• PROBLEM TO WORK ON: Emit an exact copy of the lines running from the start of the records to the line containing "export LEC_CHECK = 0", both included.

Stored items

[Start of section]

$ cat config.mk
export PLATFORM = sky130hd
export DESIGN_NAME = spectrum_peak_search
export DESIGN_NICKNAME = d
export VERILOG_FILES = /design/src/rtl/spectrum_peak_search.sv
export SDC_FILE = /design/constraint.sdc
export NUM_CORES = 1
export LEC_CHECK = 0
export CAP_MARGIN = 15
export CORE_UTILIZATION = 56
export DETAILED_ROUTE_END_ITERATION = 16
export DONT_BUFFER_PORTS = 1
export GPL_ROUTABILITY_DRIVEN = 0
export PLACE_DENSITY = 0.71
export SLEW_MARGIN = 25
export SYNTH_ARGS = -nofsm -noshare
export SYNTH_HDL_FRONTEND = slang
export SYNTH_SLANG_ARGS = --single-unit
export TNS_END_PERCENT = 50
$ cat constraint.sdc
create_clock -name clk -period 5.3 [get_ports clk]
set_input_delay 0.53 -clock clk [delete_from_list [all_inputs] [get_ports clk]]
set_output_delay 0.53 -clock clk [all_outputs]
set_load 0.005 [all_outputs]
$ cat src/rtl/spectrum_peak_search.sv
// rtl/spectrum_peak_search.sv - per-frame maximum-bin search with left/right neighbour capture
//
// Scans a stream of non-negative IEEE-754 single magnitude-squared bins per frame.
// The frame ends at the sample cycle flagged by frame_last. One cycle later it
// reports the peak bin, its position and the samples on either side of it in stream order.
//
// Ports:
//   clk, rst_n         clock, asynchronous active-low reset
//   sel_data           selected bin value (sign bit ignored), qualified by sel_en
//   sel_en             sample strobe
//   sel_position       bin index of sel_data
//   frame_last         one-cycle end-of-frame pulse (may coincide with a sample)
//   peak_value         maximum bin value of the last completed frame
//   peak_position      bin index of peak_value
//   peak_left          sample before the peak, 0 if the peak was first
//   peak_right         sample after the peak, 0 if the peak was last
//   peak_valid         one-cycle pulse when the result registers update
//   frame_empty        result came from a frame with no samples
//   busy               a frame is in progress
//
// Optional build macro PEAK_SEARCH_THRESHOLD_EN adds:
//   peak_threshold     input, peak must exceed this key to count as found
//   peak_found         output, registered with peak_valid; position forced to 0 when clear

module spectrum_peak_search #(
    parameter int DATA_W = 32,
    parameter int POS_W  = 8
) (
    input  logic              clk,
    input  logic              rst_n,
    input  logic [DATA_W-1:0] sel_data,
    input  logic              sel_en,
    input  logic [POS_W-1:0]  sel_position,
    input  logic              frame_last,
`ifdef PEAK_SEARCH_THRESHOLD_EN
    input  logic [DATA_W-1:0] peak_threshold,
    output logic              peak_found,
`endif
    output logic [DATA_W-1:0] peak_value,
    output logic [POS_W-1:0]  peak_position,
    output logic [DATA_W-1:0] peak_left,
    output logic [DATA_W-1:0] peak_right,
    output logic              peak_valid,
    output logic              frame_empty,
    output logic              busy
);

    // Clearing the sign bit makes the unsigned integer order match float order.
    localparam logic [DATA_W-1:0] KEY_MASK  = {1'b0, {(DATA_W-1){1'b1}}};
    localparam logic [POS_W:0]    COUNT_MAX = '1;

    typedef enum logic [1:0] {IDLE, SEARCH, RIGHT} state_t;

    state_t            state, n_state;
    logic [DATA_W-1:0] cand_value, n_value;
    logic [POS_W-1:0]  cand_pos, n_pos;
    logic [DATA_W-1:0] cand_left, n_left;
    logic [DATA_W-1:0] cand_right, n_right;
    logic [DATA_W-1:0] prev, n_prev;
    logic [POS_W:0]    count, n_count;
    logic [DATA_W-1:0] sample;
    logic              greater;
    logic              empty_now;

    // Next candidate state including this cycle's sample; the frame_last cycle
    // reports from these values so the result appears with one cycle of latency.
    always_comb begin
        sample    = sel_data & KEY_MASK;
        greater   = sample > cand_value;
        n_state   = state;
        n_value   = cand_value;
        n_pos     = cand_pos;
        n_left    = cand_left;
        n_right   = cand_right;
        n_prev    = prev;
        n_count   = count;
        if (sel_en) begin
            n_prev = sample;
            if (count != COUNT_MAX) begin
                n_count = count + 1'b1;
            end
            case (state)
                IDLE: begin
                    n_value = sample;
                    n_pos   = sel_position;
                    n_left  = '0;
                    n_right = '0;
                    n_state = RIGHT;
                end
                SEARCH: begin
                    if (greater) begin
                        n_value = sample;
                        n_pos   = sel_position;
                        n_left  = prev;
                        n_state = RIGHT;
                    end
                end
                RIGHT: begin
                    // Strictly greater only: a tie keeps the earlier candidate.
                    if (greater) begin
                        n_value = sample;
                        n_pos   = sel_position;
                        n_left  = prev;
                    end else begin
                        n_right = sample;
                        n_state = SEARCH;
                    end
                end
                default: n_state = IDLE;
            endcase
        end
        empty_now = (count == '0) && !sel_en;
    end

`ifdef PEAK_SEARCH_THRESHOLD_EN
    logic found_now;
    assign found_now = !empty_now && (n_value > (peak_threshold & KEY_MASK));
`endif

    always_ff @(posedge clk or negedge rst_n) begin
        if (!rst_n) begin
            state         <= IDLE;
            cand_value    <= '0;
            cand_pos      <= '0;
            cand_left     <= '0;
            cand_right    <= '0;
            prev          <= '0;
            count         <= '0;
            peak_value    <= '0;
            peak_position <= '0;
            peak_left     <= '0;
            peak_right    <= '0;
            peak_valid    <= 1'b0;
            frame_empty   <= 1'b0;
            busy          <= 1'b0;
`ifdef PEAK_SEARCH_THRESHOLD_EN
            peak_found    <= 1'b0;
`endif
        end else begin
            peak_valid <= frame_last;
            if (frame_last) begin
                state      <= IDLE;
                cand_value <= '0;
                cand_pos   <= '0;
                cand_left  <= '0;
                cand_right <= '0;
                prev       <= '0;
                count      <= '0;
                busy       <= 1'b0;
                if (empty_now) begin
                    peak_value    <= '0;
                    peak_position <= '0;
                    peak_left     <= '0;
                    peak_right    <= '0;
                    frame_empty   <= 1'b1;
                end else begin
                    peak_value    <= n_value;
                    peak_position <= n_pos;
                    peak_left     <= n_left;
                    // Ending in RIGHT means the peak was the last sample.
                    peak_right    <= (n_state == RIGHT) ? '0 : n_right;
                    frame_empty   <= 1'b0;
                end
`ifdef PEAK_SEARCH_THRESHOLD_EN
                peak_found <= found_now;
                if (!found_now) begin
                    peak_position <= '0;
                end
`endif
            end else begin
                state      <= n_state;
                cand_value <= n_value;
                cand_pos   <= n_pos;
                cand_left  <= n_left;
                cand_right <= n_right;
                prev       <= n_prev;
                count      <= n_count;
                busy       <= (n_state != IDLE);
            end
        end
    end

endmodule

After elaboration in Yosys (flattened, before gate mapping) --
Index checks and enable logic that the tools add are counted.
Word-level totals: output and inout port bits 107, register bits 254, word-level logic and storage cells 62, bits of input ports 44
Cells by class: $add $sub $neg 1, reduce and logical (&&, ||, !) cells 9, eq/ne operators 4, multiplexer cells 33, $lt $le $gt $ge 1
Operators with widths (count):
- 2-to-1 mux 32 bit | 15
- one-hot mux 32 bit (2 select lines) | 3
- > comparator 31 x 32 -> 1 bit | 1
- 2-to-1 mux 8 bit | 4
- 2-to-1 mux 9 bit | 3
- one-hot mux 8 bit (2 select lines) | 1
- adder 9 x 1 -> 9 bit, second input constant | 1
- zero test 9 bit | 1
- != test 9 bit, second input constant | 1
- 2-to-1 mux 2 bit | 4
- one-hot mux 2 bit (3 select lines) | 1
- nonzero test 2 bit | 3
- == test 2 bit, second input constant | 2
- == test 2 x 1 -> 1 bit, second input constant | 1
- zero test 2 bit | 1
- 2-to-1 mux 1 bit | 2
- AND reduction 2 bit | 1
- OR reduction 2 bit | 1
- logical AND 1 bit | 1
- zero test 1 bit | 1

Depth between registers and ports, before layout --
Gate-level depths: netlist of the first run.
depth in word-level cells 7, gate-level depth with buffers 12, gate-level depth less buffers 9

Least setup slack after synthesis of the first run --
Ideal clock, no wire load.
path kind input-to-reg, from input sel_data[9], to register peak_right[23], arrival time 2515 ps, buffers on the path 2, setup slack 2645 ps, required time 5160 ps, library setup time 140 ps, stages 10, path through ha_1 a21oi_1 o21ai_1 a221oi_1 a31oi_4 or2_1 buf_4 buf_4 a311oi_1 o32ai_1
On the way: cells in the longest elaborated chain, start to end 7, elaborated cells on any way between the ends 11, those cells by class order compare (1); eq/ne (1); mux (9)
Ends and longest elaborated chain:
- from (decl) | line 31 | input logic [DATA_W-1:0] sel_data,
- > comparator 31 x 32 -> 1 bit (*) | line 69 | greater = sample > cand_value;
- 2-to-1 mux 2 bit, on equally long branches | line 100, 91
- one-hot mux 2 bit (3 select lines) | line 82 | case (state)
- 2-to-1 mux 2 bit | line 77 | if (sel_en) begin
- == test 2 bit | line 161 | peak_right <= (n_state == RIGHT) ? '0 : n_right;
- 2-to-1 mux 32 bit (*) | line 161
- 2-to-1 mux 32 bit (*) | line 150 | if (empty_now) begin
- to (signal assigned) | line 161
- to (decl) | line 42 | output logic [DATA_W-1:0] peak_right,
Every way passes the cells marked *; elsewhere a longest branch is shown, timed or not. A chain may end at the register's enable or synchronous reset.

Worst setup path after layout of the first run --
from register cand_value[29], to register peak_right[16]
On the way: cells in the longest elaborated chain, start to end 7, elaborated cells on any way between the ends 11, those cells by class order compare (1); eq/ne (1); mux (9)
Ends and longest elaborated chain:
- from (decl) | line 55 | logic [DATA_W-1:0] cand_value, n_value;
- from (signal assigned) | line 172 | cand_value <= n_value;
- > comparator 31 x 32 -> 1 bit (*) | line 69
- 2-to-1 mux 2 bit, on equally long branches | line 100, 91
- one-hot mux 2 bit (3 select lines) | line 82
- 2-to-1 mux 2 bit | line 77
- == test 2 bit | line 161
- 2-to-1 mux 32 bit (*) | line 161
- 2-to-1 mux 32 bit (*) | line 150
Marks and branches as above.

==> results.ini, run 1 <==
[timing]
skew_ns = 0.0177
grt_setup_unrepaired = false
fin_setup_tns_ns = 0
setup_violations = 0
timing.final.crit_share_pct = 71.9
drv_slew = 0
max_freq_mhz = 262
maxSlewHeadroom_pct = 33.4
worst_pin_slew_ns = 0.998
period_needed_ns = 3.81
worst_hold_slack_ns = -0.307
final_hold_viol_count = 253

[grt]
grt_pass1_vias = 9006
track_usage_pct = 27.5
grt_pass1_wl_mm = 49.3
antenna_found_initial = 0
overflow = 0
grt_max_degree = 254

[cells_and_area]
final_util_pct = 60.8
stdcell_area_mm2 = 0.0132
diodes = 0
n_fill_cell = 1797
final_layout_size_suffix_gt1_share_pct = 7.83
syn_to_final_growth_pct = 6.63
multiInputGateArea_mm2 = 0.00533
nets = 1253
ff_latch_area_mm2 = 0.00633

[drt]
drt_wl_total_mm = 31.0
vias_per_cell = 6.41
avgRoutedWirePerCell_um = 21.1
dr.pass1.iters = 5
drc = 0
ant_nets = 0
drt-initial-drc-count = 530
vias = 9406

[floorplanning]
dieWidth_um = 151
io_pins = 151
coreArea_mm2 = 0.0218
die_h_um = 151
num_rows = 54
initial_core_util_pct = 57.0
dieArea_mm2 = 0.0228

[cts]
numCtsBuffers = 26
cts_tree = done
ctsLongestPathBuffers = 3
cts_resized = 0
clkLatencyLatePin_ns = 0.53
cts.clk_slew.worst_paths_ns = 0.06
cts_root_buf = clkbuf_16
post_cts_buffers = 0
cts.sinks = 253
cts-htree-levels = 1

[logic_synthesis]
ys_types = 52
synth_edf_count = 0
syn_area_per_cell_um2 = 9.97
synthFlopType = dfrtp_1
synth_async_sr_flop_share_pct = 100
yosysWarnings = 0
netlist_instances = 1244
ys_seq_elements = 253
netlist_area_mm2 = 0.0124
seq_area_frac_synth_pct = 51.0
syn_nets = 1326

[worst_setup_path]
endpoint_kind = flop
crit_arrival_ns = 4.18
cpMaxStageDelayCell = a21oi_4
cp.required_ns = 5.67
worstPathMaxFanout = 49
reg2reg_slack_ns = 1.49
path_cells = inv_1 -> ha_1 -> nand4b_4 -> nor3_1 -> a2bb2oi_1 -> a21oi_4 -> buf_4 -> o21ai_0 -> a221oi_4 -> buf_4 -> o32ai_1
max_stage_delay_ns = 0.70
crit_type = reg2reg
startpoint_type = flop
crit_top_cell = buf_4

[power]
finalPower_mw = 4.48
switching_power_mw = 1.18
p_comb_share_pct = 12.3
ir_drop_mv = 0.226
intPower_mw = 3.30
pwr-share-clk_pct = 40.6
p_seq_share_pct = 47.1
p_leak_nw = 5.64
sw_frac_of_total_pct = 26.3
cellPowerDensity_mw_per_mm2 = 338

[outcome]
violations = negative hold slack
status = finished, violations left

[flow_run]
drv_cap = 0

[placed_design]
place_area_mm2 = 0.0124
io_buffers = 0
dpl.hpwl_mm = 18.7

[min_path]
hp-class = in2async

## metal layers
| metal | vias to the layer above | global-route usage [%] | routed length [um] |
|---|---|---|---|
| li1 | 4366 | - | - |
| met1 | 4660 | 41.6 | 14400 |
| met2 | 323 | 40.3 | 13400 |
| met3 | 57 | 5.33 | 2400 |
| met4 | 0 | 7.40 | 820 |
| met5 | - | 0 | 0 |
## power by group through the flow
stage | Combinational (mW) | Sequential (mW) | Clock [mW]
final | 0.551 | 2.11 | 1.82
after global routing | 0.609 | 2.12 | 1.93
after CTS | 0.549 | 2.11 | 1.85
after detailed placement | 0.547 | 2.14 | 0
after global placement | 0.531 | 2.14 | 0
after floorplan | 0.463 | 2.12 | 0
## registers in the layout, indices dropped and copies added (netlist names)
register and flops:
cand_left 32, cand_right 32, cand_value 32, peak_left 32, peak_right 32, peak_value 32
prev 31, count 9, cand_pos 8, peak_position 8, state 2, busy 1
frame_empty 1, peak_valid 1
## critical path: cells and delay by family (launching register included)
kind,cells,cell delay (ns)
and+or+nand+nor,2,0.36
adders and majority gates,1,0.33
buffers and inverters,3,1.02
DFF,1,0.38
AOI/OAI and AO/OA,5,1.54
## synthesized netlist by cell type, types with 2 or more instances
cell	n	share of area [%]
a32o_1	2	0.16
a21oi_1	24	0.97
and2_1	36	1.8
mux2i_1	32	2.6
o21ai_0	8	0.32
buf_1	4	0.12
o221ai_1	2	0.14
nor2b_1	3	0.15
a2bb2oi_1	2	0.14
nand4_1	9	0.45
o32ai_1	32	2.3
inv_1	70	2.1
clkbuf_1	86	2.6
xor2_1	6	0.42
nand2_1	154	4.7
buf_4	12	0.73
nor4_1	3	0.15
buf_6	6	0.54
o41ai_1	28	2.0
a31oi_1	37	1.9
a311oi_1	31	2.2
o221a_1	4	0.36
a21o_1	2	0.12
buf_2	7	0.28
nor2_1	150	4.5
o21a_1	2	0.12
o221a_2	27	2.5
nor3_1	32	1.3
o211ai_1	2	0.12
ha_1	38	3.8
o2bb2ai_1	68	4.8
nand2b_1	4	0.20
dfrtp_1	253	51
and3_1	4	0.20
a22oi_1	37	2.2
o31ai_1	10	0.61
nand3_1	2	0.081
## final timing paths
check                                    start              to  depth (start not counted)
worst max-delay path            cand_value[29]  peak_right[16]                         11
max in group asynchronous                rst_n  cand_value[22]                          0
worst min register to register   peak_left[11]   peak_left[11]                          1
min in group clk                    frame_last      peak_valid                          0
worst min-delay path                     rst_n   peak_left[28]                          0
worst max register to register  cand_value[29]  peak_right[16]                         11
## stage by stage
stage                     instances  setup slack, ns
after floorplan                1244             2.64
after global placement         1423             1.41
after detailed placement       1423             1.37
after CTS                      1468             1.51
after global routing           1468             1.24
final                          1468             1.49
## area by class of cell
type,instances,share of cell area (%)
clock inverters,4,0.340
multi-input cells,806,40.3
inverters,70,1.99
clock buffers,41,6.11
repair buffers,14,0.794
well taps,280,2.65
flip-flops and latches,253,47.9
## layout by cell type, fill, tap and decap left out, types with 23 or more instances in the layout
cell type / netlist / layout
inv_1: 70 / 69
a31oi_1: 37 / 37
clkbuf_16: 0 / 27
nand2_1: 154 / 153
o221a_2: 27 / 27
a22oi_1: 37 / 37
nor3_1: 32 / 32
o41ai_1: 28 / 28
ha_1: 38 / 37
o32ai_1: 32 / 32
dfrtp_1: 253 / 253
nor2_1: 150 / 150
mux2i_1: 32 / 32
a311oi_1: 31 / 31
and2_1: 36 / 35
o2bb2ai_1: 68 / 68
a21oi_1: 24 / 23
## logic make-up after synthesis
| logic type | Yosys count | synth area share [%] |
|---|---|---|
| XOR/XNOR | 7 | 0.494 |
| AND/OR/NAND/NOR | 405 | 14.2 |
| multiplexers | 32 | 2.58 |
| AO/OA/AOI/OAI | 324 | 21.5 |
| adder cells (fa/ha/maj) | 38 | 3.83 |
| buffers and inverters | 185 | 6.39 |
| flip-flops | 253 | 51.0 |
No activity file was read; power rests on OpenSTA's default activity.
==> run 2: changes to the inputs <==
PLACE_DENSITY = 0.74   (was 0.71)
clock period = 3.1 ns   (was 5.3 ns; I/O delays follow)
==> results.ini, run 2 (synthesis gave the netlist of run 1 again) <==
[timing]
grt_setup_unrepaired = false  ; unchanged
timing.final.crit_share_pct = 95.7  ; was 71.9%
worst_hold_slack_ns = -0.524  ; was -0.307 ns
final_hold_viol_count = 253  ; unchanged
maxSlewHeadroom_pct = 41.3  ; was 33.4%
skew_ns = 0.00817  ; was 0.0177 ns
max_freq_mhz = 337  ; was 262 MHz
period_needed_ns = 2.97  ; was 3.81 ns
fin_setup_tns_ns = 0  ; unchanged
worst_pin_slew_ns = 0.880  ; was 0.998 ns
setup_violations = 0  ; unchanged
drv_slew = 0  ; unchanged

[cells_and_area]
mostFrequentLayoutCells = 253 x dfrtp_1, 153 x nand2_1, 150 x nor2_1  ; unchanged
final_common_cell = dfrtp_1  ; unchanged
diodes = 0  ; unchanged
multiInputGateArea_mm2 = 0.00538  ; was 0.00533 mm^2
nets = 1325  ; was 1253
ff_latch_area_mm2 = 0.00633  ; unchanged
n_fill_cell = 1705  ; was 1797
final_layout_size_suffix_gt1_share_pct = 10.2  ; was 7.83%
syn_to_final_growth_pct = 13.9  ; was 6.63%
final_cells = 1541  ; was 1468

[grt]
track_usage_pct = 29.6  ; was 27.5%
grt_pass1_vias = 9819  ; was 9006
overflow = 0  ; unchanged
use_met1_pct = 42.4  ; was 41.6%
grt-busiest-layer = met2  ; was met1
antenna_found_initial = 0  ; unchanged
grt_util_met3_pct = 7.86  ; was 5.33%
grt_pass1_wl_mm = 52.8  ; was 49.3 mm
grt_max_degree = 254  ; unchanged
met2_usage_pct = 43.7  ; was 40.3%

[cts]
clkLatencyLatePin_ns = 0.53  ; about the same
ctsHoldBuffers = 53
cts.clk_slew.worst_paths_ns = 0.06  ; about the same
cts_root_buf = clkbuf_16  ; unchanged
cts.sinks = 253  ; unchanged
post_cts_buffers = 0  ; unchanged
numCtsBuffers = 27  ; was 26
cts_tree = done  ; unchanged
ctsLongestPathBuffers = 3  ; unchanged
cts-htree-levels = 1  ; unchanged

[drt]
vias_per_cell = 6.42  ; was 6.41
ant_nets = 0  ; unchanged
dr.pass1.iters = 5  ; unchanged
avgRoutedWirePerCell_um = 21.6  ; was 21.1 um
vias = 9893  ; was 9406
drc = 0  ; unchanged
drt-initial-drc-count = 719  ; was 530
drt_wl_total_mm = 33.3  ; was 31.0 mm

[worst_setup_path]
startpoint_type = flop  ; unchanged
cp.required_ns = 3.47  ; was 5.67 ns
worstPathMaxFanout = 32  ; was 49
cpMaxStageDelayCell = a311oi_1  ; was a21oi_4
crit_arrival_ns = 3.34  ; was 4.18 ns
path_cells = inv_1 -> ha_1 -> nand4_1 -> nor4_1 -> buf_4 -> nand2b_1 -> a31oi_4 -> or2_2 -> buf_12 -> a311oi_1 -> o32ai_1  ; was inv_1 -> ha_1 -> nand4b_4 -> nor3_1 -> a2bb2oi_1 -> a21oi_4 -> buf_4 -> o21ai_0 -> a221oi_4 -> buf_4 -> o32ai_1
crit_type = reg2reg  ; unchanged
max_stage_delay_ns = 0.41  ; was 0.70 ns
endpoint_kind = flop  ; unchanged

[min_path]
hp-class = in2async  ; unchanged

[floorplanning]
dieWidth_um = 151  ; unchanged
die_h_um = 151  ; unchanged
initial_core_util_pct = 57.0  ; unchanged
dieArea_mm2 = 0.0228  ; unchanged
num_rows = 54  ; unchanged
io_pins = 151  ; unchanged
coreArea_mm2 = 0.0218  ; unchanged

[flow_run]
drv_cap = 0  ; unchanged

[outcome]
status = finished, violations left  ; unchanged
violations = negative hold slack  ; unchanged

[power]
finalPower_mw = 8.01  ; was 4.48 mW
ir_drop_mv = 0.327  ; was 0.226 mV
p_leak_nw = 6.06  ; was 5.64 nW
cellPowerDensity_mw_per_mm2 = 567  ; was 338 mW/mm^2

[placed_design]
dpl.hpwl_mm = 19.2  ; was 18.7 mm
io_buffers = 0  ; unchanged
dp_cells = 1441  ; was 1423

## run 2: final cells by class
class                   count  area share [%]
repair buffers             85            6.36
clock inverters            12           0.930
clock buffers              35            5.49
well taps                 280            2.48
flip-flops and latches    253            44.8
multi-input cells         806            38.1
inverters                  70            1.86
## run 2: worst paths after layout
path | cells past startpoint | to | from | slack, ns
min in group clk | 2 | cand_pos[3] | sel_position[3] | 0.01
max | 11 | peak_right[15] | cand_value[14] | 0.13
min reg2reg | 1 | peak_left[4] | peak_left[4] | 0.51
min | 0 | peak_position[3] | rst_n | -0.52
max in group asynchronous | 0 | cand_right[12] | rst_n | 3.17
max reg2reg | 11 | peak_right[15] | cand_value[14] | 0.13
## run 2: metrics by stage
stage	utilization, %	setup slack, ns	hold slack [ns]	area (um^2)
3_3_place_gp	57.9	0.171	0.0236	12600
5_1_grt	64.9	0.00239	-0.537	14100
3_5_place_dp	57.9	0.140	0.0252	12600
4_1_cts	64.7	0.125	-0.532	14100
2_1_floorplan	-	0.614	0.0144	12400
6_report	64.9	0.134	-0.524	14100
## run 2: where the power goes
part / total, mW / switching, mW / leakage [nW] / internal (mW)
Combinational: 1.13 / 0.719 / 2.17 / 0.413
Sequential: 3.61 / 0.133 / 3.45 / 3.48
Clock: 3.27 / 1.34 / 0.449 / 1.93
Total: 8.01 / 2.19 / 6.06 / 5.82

[End of section]

• OUTPUT FOR THIS EXERCISE:
$ cat config.mk
export PLATFORM = sky130hd
export DESIGN_NAME = spectrum_peak_search
export DESIGN_NICKNAME = d
export VERILOG_FILES = /design/src/rtl/spectrum_peak_search.sv
export SDC_FILE = /design/constraint.sdc
export NUM_CORES = 1
export LEC_CHECK = 0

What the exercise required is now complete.